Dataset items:

□ □ □

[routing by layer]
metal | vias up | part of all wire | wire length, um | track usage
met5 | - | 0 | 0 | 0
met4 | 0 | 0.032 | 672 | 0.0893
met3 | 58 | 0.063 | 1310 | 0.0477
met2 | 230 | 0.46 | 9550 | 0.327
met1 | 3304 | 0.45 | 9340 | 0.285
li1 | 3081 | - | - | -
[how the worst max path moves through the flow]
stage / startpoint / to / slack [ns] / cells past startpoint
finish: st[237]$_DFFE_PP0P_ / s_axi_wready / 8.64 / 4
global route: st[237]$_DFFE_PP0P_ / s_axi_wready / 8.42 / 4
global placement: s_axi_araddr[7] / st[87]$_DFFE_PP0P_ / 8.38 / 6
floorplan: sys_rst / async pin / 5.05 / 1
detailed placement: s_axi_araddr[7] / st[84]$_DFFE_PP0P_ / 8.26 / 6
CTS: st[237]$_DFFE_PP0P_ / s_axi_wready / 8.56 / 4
$ cat config.mk
export PLATFORM = sky130hd
export DESIGN_NAME = crd_core
export DESIGN_NICKNAME = d
export VERILOG_FILES = /design/src/logic/crd_pkg.sv /design/src/logic/crd_core.sv /design/src/logic/crd_ram.sv
export VERILOG_INCLUDE_DIRS = /design/src /design/src/logic
export SDC_FILE = /design/constraint.sdc
export NUM_CORES = 2
export LEC_CHECK = 0
export BUFFER_PORTS_ARGS = -buffer_cell sky130_fd_sc_hd__clkbuf_2
export CAP_MARGIN = 5
export CORE_ASPECT_RATIO = 1.25
export CORE_UTILIZATION = 65
export DETAILED_ROUTE_END_ITERATION = 10
export PLACE_DENSITY_LB_ADDON = 0.12
export SYNTH_ARGS = -nofsm -noshare
export SYNTH_HDL_FRONTEND = slang
export SYNTH_SLANG_ARGS = --single-unit
$ cat constraint.sdc
create_clock -name ref_clk_i -period 22.7 [get_ports ref_clk_i]
set_clock_uncertainty 0.1 [all_clocks]
set_input_delay 1.135 -clock ref_clk_i [delete_from_list [all_inputs] [get_ports ref_clk_i]]
set_output_delay 1.135 -clock ref_clk_i [all_outputs]
set_load 0.02 [all_outputs]
$ cat src/logic/crd_cfg.svh
// constants of the core register datapath: reset values, field positions, sizes
// assumes inclusion by the datapath package and modules only
`ifndef CRD_CFG_SVH
`define CRD_CFG_SVH
`define CRD_SP_RST        8'h07
`define CRD_ACC_RST       8'h00
`define CRD_B_RST         8'h00
`define CRD_PSW_RST       8'h00
`define CRD_DP_RST        16'h0000
`define CRD_PSW_CY        7
`define CRD_PSW_AC        6
`define CRD_PSW_F0        5
`define CRD_PSW_RS_HI     4
`define CRD_PSW_RS_LO     3
`define CRD_PSW_OV        2
`define CRD_PSW_F1        1
`define CRD_PSW_P         0
`define CRD_BIT_BASE      8'h20
`define CRD_BIT_TOP       8'h2F
`define CRD_RAM_DEPTH     256
`define CRD_AUX_DEPTH     256
`endif

$ cat src/logic/crd_pkg.sv
// types shared by the core register datapath
// assumes crd_cfg.svh on the include path
package crd_pkg;
  typedef enum logic [3:0] {
    CRD_OP_NOP   = 4'h0,
    CRD_OP_ADD   = 4'h1,
    CRD_OP_ADDC  = 4'h2,
    CRD_OP_SUBB  = 4'h3,
    CRD_OP_AND   = 4'h4,
    CRD_OP_OR    = 4'h5,
    CRD_OP_XOR   = 4'h6,
    CRD_OP_MUL   = 4'h7,
    CRD_OP_DIV   = 4'h8,
    CRD_OP_JADDR = 4'h9,
    CRD_OP_LDA   = 4'hA,
    CRD_OP_LDB   = 4'hB
  } crd_alu_op_t;

  typedef enum logic [3:0] {
    CRD_MV_NONE  = 4'h0,
    CRD_MV_PUSH  = 4'h1,
    CRD_MV_POP   = 4'h2,
    CRD_MV_SPLD  = 4'h3,
    CRD_MV_RDRAM = 4'h4,
    CRD_MV_WRRAM = 4'h5,
    CRD_MV_RDBIT = 4'h6,
    CRD_MV_WRBIT = 4'h7,
    CRD_MV_XRD   = 4'h8,
    CRD_MV_XWR   = 4'h9,
    CRD_MV_DPLD  = 4'hA,
    CRD_MV_DPINC = 4'hB,
    CRD_MV_PSWLD = 4'hC,
    CRD_MV_AUXLD = 4'hD
  } crd_move_t;

  typedef enum logic [1:0] {
    CRD_PM_RUN  = 2'b00,
    CRD_PM_IDLE = 2'b01,
    CRD_PM_DOWN = 2'b10
  } crd_pm_t;

  typedef struct packed {
    crd_alu_op_t alu_op;
    crd_move_t   move;
    logic [7:0]  addr;
    logic [2:0]  bit_sel;
    logic [15:0] wdata;
    logic [15:0] jbase;
  } crd_cmd_t;

  typedef struct packed {
    logic [7:0]  accumulator_reg;
    logic [7:0]  second_operand;
    logic [7:0]  program_status_word;
    logic [7:0]  stack_top_pointer;
    logic [15:0] data_pointer_pair;
    logic [7:0]  rdata;
    logic [15:0] jump_addr;
  } crd_state_t;
endpackage
[src/common/fan_cfg_pkg.sv]
`default_nettype none
package fan_cfg_pkg;

  // register offsets
  localparam logic [7:0] MODULE_MAP_ADDR    = 8'h0F;
  localparam logic [7:0] MODE_RETRY_ADDR    = 8'h10;
  localparam logic [7:0] FAILSAFE_BUS_ADDR  = 8'h11;

  // values after reset, and the mode/retry write mask
  localparam logic [7:0] MODULE_MAP_RESET   = 8'h00;
  localparam logic [7:0] MODE_RETRY_RESET   = 8'h18;
  localparam logic [7:0] FAILSAFE_BUS_RESET = 8'h04;
  localparam logic [7:0] MODE_RETRY_WMASK   = 8'h7F;

  // field positions in the mode/retry register
  localparam int RETRY_LSB     = 3;
  localparam int SKIP_PULSE    = 5;
  localparam int CORE_LOW_BIT  = 6;
  // field positions in the failsafe/bus register
  localparam int HYST_BIT      = 0;
  localparam int FORCE_MAX_BIT = 1;
  localparam int TERM_V_BIT    = 2;
  localparam int TIMED_SPIN    = 3;
  localparam int TIMEOUT_DIS   = 4;
  localparam int FAILSAFE_LSB  = 5;
  localparam int EXT_HYST_BIT  = 2;

  // timing, and the slave error limit
  localparam int CLK_MHZ        = 100;
  localparam int RETRY_BASE_MS  = 1;
  localparam int RETRY_BASE_CYC = RETRY_BASE_MS * CLK_MHZ * 1000;
  localparam int BUS_TIMEOUT_MS = 35;
  localparam int BUS_TIMEOUT_CYC = BUS_TIMEOUT_MS * CLK_MHZ * 1000;
  localparam logic [1:0] ERR_LIMIT = 2'h3;

  typedef struct packed {
    logic       we;
    logic       lock;
    logic [7:0] addr;
    logic [7:0] wdata;
  } reg_req_s;

  typedef struct packed {
    logic [7:0] module_map;
    logic [2:0] lut_mode;
    logic [1:0] retry_sel;
    logic       skip_first;
    logic       core_low_en;
    logic       hyst_en;
    logic       force_max;
    logic       term_v_en;
    logic       timed_spin;
    logic       timeout_dis;
    logic [2:0] failsafe_en;
  } cfg_s;

endpackage
`default_nettype wire

[src/hdl/retry_timer.sv]
`timescale 1ns/1ps
`default_nettype none
// counts a retry interval of 1, 2, 4 or 8 base periods, then pulses done
module retry_timer #(
  parameter int BASE_CYC = fan_cfg_pkg::RETRY_BASE_CYC
) (
  input  wire logic       clk,
  input  wire logic       rst_n,
  input  wire logic       start,
  input  wire logic [1:0] sel,
  output logic            busy,
  output logic            done
);
  logic [23:0] cnt;
  logic [3:0]  periods;

  // period count latched at start so a later register write cannot stretch it
  always_ff @(posedge clk) begin
    if (!rst_n) begin
      cnt     <= 24'h000000;
      periods <= 4'h0;
      busy    <= 1'b0;
      done    <= 1'b0;
    end else begin
      done <= 1'b0;
      if (start && !busy) begin
        busy    <= 1'b1;
        cnt     <= 24'(BASE_CYC - 1);
        periods <= 4'(4'h1 << sel) - 4'h1;
      end else if (busy) begin
        if (cnt != 24'h000000) begin
          cnt <= cnt - 24'h000001;
        end else if (periods != 4'h0) begin
          periods <= periods - 4'h1;
          cnt     <= 24'(BASE_CYC - 1);
        end else begin
          busy <= 1'b0;
          done <= 1'b1;
        end
      end
    end
  end
endmodule
`default_nettype wire

[src/hdl/fan_monitor_config_regs.sv]
// How it works
// - four 2-bit fields map memory modules 0..3 to processors 0..3, low bits first.
// - bits 0-2 pick per-fan control law: 0 temperature range, 1 lookup table.
// - retry field bits 4:3 gives master retry wait of 1, 2, 4 or 8 ms.
// - a failed master read is retried on the same slave after that wait.
// - with skip bit set, the first speed pulse of each measurement is dropped.
// - core-low mode plus low core voltage sets status, alert, stops hot monitoring.
// - core voltage recovery resumes hot monitoring and pulses fan spin-up in the same cycle.
// - overtemp hysteresis only when own bit 0 set and external bit clear.
// - force bit drives every fan at its maximum duty register value.
// - the force bit ignores the register lock and is always writable.
// - bit 2 includes the termination voltage channel in the monitoring sweep.
// - timed spin-up bit holds outputs high for the full spin-up timeout.
// - bit 4 set disables the 35 ms bus lock-up timeout; the bit is lockable.
// - per-fan bits 5-7 force full speed after three straight slave errors.
`timescale 1ns/1ps
`default_nettype none
module fan_monitor_config_regs (
  input  wire logic                  clk,
  input  wire logic                  rst_n,
  input  wire fan_cfg_pkg::reg_req_s req,
  output logic [7:0]                 rdata,
  output fan_cfg_pkg::cfg_s          cfg,
  // monitoring status inputs from same-clock logic
  input  wire logic                  core_below_low,
  input  wire logic                  ext_hyst_disable,
  input  wire logic                  tach_pulse,
  input  wire logic                  tach_meas_start,
  input  wire logic                  master_read_error,
  input  wire logic                  master_read_ok,
  input  wire logic [1:0]            slave_index,
  output logic                       tach_pulse_counted,
  output logic                       master_retry_go,
  output logic                       master_retry_wait,
  output logic                       core_low_status,
  output logic                       core_low_alert,
  output logic                       processor_hot_enable,
  output logic                       spinup_request,
  output logic                       overtemp_output_hysteresis_en,
  output logic                       term_v_in_sweep,
  output logic                       bus_timeout_active,
  output logic [2:0]                 fan_force_max,
  output logic [2:0]                 fan_force_full
);
  logic [7:0] module_map;
  logic [7:0] mode_retry;
  logic [7:0] failsafe_bus;
  logic       skip_pending;
  logic       core_low_seen;
  logic [1:0] err_cnt [4];
  logic       failsafe_trip;
  logic       wr_map, wr_mode, wr_fs;

  // address decode shared by writes and reads
  function automatic logic hit(input logic [7:0] a, input logic [7:0] r);
    return a == r;
  endfunction

  assign wr_map  = req.we && hit(req.addr, fan_cfg_pkg::MODULE_MAP_ADDR);
  assign wr_mode = req.we && hit(req.addr, fan_cfg_pkg::MODE_RETRY_ADDR);
  assign wr_fs   = req.we && hit(req.addr, fan_cfg_pkg::FAILSAFE_BUS_ADDR);

  // module map register
  always_ff @(posedge clk) begin
    if (!rst_n) begin
      module_map <= fan_cfg_pkg::MODULE_MAP_RESET;
    end else if (wr_map) begin
      module_map <= req.wdata;
    end
  end

  // mode/retry register, bit 7 reserved and reads zero
  always_ff @(posedge clk) begin
    if (!rst_n) begin
      mode_retry <= fan_cfg_pkg::MODE_RETRY_RESET;
    end else if (wr_mode) begin
      mode_retry <= req.wdata & fan_cfg_pkg::MODE_RETRY_WMASK;
    end
  end

  // failsafe/bus register: lock freezes all bits except the force bit
  always_ff @(posedge clk) begin
    if (!rst_n) begin
      failsafe_bus <= fan_cfg_pkg::FAILSAFE_BUS_RESET;
    end else if (wr_fs) begin
      if (req.lock) begin
        failsafe_bus[fan_cfg_pkg::FORCE_MAX_BIT] <=
          req.wdata[fan_cfg_pkg::FORCE_MAX_BIT];
      end else begin
        failsafe_bus <= req.wdata;
      end
    end
  end

  // read data registered so the data output comes from flip-flops
  always_ff @(posedge clk) begin
    if (!rst_n) begin
      rdata <= 8'h00;
    end else if (hit(req.addr, fan_cfg_pkg::MODULE_MAP_ADDR)) begin
      rdata <= module_map;
    end else if (hit(req.addr, fan_cfg_pkg::MODE_RETRY_ADDR)) begin
      rdata <= mode_retry;
    end else if (hit(req.addr, fan_cfg_pkg::FAILSAFE_BUS_ADDR)) begin
      rdata <= failsafe_bus;
    end else begin
      rdata <= 8'h00;
    end
  end

  // decoded configuration to the fan, tach and bus engines
  always_comb begin
    cfg.module_map  = module_map;
    cfg.lut_mode    = mode_retry[2:0];
    cfg.retry_sel   = mode_retry[fan_cfg_pkg::RETRY_LSB +: 2];
    cfg.skip_first  = mode_retry[fan_cfg_pkg::SKIP_PULSE];
    cfg.core_low_en = mode_retry[fan_cfg_pkg::CORE_LOW_BIT];
    cfg.hyst_en     = failsafe_bus[fan_cfg_pkg::HYST_BIT];
    cfg.force_max   = failsafe_bus[fan_cfg_pkg::FORCE_MAX_BIT];
    cfg.term_v_en   = failsafe_bus[fan_cfg_pkg::TERM_V_BIT];
    cfg.timed_spin  = failsafe_bus[fan_cfg_pkg::TIMED_SPIN];
    cfg.timeout_dis = failsafe_bus[fan_cfg_pkg::TIMEOUT_DIS];
    cfg.failsafe_en = failsafe_bus[fan_cfg_pkg::FAILSAFE_LSB +: 3];
  end

  assign overtemp_output_hysteresis_en = cfg.hyst_en && !ext_hyst_disable;
  assign term_v_in_sweep    = cfg.term_v_en;
  assign bus_timeout_active = !cfg.timeout_dis;
  assign fan_force_max      = {3{cfg.force_max}};

  // first tach pulse after a measurement start is swallowed when enabled
  always_ff @(posedge clk) begin
    if (!rst_n) begin
      skip_pending <= 1'b0;
    end else if (tach_meas_start) begin
      skip_pending <= cfg.skip_first;
    end else if (tach_pulse) begin
      skip_pending <= 1'b0;
    end
  end
  assign tach_pulse_counted = tach_pulse && !tach_meas_start && !skip_pending;

  // retry timer: a master read error while the timer is idle starts the programmed wait; errors during a wait are ignored
  retry_timer u_retry (
    .clk   (clk),
    .rst_n (rst_n),
    .start (master_read_error),
    .sel   (cfg.retry_sel),
    .busy  (master_retry_wait),
    .done  (master_retry_go)
  );

  // core-low tracking; the spin-up pulse marks recovery
  always_ff @(posedge clk) begin
    if (!rst_n) begin
      core_low_seen  <= 1'b0;
      spinup_request <= 1'b0;
    end else begin
      spinup_request <= 1'b0;
      if (cfg.core_low_en && core_below_low) begin
        core_low_seen <= 1'b1;
      end else if (core_low_seen && !core_below_low) begin
        core_low_seen  <= 1'b0;
        spinup_request <= 1'b1;
      end
    end
  end
  assign core_low_status      = core_low_seen;
  assign core_low_alert       = core_low_seen;
  assign processor_hot_enable = !core_low_seen;

  // per-slave consecutive error counts, saturating at the limit
  generate
    for (genvar i = 0; i < 4; i++) begin : g_err
      always_ff @(posedge clk) begin
        if (!rst_n) begin
          err_cnt[i] <= 2'h0;
        end else if (slave_index == 2'(i)) begin
          if (master_read_ok) begin
            err_cnt[i] <= 2'h0;
          end else if (master_read_error && err_cnt[i] != fan_cfg_pkg::ERR_LIMIT) begin
            err_cnt[i] <= err_cnt[i] + 2'h1;
          end
        end
      end
    end
  endgenerate

  always_comb begin
    failsafe_trip = 1'b0;
    for (int k = 0; k < 4; k++) begin
      failsafe_trip = failsafe_trip || (err_cnt[k] == fan_cfg_pkg::ERR_LIMIT);
    end
  end
  assign fan_force_full = cfg.failsafe_en & {3{failsafe_trip}};
endmodule
`default_nettype wire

□ □ □

BRIEF. Output exactly the span of lines beginning at the first line of the records and ending at the line that holds "export CORE_UTILIZATION = 65", inclusive, with no other text.

RESPONSE TO THE EXERCISE.
[routing by layer]
metal | vias up | part of all wire | wire length, um | track usage
met5 | - | 0 | 0 | 0
met4 | 0 | 0.032 | 672 | 0.0893
met3 | 58 | 0.063 | 1310 | 0.0477
met2 | 230 | 0.46 | 9550 | 0.327
met1 | 3304 | 0.45 | 9340 | 0.285
li1 | 3081 | - | - | -
[how the worst max path moves through the flow]
stage / startpoint / to / slack [ns] / cells past startpoint
finish: st[237]$_DFFE_PP0P_ / s_axi_wready / 8.64 / 4
global route: st[237]$_DFFE_PP0P_ / s_axi_wready / 8.42 / 4
global placement: s_axi_araddr[7] / st[87]$_DFFE_PP0P_ / 8.38 / 6
floorplan: sys_rst / async pin / 5.05 / 1
detailed placement: s_axi_araddr[7] / st[84]$_DFFE_PP0P_ / 8.26 / 6
CTS: st[237]$_DFFE_PP0P_ / s_axi_wready / 8.56 / 4
$ cat config.mk
export PLATFORM = sky130hd
export DESIGN_NAME = crd_core
export DESIGN_NICKNAME = d
export VERILOG_FILES = /design/src/logic/crd_pkg.sv /design/src/logic/crd_core.sv /design/src/logic/crd_ram.sv
export VERILOG_INCLUDE_DIRS = /design/src /design/src/logic
export SDC_FILE = /design/constraint.sdc
export NUM_CORES = 2
export LEC_CHECK = 0
export BUFFER_PORTS_ARGS = -buffer_cell sky130_fd_sc_hd__clkbuf_2
export CAP_MARGIN = 5
export CORE_ASPECT_RATIO = 1.25
export CORE_UTILIZATION = 65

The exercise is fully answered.